• **WORK TO BE COMPLETED**
Check the entries below for lines with "instances"; report only how many there are.

--- START ---

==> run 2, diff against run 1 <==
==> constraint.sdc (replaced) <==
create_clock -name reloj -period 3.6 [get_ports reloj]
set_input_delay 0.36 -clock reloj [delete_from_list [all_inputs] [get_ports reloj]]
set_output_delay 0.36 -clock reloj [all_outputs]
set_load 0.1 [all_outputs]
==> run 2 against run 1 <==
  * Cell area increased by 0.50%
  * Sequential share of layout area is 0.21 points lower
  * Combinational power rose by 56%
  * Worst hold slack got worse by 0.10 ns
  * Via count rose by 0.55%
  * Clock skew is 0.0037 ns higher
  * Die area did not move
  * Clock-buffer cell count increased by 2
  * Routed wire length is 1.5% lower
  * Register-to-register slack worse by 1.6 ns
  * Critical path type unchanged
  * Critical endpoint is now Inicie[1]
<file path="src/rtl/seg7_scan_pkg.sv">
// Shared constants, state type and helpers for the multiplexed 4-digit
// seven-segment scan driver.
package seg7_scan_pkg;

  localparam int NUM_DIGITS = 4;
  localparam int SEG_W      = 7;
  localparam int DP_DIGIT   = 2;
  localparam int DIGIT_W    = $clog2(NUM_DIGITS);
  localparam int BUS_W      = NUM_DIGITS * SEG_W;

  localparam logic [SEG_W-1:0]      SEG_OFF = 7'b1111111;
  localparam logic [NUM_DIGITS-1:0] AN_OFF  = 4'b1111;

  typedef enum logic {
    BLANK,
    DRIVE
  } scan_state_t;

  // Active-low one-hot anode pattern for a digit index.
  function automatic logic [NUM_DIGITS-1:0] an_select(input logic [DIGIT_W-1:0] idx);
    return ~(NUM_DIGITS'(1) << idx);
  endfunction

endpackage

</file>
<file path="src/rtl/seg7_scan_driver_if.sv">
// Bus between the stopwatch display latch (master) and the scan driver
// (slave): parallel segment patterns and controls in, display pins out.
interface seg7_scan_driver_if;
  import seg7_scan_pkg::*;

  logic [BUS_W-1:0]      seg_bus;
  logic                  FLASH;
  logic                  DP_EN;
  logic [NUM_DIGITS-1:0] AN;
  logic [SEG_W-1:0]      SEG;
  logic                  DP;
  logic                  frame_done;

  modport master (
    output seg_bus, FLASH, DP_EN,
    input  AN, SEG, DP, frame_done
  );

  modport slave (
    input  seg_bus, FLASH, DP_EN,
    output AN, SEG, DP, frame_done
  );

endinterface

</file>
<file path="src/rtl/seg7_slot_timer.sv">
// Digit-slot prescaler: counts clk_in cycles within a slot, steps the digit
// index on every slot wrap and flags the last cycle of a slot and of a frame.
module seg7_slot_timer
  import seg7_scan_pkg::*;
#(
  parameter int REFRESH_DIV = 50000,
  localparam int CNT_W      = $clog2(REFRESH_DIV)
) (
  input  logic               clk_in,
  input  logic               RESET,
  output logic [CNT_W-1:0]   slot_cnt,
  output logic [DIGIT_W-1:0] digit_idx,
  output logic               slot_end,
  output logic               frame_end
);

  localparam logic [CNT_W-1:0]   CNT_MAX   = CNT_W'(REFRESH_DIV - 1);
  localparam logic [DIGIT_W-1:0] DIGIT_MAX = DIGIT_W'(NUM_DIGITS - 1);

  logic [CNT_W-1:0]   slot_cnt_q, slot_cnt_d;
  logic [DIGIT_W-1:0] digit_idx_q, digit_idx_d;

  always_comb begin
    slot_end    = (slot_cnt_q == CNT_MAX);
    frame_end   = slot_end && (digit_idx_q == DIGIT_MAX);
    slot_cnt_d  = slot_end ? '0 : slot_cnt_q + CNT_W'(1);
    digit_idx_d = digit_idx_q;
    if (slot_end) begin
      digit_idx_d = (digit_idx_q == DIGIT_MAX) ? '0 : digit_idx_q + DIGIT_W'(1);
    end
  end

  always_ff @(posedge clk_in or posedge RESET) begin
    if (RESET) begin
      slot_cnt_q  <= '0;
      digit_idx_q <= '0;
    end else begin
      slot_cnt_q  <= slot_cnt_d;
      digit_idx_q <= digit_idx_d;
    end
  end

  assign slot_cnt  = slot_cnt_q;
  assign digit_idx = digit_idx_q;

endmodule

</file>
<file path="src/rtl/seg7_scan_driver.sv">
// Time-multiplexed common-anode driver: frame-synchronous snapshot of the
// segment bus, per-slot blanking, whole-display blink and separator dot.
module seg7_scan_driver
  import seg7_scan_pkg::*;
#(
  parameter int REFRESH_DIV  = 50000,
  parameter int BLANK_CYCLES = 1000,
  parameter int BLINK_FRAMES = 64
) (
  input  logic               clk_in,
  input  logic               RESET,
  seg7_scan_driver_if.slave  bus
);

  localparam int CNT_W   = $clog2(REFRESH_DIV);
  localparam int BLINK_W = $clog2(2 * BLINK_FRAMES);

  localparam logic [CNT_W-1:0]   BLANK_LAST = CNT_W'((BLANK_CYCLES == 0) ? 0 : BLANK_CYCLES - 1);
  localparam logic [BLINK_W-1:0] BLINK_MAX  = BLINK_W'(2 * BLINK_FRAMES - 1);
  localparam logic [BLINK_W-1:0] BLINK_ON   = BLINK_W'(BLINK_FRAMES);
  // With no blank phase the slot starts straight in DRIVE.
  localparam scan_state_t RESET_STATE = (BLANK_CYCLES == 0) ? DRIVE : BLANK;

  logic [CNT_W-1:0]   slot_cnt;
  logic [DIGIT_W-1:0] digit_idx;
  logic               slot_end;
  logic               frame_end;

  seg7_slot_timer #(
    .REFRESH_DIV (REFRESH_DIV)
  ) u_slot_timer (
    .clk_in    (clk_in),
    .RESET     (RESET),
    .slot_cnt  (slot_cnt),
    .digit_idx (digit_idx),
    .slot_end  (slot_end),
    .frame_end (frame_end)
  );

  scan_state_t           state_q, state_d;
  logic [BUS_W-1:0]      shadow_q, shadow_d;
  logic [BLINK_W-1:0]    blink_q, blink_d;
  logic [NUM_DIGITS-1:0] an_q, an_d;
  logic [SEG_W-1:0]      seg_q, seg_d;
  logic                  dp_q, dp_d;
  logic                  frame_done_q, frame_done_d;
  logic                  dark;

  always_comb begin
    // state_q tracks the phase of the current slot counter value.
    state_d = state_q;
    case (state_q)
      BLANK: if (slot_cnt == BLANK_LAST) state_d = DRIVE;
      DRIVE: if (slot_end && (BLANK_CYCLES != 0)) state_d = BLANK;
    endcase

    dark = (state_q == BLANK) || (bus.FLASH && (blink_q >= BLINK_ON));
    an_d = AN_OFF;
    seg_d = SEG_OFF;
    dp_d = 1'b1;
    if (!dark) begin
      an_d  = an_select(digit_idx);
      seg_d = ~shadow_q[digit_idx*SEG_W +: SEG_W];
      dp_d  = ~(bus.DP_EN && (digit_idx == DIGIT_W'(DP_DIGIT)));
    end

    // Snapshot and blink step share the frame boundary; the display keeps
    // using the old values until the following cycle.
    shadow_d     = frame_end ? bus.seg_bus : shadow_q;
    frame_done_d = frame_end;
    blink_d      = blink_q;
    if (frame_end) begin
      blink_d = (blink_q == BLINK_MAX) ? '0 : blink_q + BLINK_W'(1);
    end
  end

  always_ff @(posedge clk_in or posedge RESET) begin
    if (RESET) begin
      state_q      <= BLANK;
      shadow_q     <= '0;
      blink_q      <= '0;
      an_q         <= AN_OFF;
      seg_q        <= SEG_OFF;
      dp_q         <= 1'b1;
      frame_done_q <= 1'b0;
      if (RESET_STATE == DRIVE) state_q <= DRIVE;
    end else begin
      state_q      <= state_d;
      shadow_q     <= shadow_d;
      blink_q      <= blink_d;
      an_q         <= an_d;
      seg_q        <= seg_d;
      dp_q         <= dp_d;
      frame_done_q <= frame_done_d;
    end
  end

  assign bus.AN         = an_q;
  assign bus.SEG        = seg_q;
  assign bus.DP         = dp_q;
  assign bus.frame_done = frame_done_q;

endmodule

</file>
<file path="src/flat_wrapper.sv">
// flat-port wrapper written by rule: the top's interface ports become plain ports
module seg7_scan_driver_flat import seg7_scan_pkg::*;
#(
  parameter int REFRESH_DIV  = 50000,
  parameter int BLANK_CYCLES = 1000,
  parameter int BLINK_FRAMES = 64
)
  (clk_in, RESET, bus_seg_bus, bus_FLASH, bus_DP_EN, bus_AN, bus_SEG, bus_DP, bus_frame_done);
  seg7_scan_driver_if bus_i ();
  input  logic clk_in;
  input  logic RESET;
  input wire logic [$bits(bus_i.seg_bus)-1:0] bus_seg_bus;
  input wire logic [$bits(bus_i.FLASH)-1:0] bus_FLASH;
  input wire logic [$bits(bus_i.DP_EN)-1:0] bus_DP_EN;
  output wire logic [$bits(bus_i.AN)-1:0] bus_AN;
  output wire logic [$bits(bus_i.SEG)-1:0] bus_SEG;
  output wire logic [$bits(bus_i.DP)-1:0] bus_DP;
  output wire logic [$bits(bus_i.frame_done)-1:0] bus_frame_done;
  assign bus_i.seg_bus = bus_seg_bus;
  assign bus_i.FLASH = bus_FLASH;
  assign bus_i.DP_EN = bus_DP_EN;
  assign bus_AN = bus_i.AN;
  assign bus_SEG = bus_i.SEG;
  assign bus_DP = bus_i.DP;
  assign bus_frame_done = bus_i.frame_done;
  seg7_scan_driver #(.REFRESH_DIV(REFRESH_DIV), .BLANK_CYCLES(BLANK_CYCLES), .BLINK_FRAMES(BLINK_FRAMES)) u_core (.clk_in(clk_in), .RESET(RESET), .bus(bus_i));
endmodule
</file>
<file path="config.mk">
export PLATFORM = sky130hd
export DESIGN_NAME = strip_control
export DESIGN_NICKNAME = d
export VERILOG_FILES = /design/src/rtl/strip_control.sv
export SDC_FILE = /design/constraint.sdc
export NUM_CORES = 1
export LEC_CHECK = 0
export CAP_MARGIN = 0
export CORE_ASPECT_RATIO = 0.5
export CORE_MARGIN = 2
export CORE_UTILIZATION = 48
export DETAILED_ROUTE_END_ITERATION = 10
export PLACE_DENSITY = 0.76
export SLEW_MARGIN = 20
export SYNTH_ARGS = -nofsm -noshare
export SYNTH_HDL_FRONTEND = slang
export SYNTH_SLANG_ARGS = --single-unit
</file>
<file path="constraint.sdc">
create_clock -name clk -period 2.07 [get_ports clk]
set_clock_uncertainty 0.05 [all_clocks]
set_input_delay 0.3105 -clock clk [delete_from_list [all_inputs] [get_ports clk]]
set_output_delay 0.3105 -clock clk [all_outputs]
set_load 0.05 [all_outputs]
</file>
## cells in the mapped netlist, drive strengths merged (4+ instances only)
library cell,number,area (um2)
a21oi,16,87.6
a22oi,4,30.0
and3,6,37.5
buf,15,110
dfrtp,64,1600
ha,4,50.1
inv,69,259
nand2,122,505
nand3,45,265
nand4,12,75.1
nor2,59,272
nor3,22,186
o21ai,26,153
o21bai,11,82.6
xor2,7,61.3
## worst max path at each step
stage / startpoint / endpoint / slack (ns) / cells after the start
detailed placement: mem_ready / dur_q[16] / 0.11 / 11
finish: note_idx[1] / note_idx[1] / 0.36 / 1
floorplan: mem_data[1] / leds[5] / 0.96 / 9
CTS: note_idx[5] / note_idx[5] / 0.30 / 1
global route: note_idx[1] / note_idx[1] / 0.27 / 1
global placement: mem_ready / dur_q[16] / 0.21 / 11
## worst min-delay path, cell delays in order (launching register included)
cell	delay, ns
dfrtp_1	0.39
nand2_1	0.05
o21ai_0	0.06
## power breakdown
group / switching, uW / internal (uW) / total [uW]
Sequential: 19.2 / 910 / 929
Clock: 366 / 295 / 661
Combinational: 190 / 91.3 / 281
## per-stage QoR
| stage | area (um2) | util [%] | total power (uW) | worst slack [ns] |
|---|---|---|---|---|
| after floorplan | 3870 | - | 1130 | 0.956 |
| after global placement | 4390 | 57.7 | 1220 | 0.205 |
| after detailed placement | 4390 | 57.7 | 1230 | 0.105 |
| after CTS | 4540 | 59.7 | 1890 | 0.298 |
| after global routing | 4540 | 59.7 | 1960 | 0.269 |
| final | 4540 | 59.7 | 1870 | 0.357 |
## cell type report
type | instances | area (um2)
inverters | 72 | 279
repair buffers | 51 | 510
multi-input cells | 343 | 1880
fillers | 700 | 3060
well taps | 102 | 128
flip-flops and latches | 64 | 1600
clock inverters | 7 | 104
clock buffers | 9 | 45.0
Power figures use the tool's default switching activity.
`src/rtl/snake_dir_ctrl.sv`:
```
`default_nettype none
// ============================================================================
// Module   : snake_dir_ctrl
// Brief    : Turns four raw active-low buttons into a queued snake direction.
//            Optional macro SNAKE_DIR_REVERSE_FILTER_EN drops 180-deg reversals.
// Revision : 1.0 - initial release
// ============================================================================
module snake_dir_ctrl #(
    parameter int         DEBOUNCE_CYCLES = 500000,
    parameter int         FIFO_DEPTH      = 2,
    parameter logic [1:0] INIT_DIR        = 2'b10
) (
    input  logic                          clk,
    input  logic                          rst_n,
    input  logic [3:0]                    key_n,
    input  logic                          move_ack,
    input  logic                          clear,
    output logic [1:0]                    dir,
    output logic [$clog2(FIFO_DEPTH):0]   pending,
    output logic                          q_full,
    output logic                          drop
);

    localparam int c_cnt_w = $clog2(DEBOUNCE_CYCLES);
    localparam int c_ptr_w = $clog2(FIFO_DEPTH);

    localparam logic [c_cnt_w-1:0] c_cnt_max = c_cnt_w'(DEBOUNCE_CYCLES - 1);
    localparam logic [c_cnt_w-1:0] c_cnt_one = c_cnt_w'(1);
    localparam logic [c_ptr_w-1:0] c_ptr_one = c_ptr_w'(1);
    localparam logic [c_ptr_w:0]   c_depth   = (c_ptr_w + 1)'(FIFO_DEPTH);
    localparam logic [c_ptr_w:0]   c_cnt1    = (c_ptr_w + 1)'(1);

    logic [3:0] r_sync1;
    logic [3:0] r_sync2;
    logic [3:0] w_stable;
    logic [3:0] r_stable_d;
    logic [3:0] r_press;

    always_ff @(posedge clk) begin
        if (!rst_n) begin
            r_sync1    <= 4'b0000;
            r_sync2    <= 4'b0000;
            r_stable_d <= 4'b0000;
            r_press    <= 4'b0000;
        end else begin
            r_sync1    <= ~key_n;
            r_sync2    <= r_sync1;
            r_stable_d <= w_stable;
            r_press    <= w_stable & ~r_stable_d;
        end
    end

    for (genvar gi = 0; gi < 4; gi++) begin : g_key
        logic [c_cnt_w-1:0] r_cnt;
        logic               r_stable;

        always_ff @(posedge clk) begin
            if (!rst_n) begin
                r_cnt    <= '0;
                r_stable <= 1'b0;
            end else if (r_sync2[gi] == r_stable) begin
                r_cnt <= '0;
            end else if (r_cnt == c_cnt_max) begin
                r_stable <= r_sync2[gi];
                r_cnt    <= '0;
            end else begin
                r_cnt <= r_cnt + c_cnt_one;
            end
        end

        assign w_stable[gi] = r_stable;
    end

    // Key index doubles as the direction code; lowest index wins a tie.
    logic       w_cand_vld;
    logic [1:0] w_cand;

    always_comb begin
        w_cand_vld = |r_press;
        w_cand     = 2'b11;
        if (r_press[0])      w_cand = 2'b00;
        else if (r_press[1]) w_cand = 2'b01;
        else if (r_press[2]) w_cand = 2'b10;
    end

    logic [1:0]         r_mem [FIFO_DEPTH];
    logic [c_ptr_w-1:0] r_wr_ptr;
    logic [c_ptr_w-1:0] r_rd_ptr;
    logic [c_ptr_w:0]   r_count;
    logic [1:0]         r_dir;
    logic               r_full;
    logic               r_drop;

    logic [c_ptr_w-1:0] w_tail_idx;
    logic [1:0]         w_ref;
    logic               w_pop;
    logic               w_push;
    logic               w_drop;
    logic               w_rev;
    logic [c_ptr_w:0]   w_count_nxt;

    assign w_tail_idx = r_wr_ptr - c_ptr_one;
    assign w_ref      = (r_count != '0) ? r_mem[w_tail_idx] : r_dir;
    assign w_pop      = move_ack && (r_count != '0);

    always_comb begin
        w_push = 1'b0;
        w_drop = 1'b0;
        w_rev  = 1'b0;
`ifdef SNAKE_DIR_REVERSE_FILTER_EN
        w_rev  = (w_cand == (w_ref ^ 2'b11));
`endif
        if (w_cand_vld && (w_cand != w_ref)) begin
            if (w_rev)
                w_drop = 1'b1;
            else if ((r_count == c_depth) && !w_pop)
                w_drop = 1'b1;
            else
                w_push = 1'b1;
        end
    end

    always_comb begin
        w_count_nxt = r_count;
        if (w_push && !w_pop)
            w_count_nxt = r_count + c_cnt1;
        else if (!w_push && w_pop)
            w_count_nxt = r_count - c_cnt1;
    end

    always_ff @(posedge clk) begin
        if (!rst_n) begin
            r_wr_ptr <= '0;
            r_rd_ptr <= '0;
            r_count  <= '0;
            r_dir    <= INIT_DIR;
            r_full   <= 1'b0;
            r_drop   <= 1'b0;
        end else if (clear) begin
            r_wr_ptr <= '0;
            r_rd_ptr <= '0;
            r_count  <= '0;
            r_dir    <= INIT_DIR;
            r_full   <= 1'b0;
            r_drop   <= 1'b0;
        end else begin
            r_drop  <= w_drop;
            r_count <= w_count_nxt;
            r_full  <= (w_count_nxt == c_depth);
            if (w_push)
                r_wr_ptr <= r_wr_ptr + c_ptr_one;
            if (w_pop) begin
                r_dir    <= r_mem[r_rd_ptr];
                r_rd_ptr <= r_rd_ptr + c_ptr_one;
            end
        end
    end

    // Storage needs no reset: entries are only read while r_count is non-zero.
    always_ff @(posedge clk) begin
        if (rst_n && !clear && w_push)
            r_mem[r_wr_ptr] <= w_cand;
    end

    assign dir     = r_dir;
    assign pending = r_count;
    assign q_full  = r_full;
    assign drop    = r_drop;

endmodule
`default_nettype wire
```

--- END ---

• **ANSWER TO THIS TASK**
2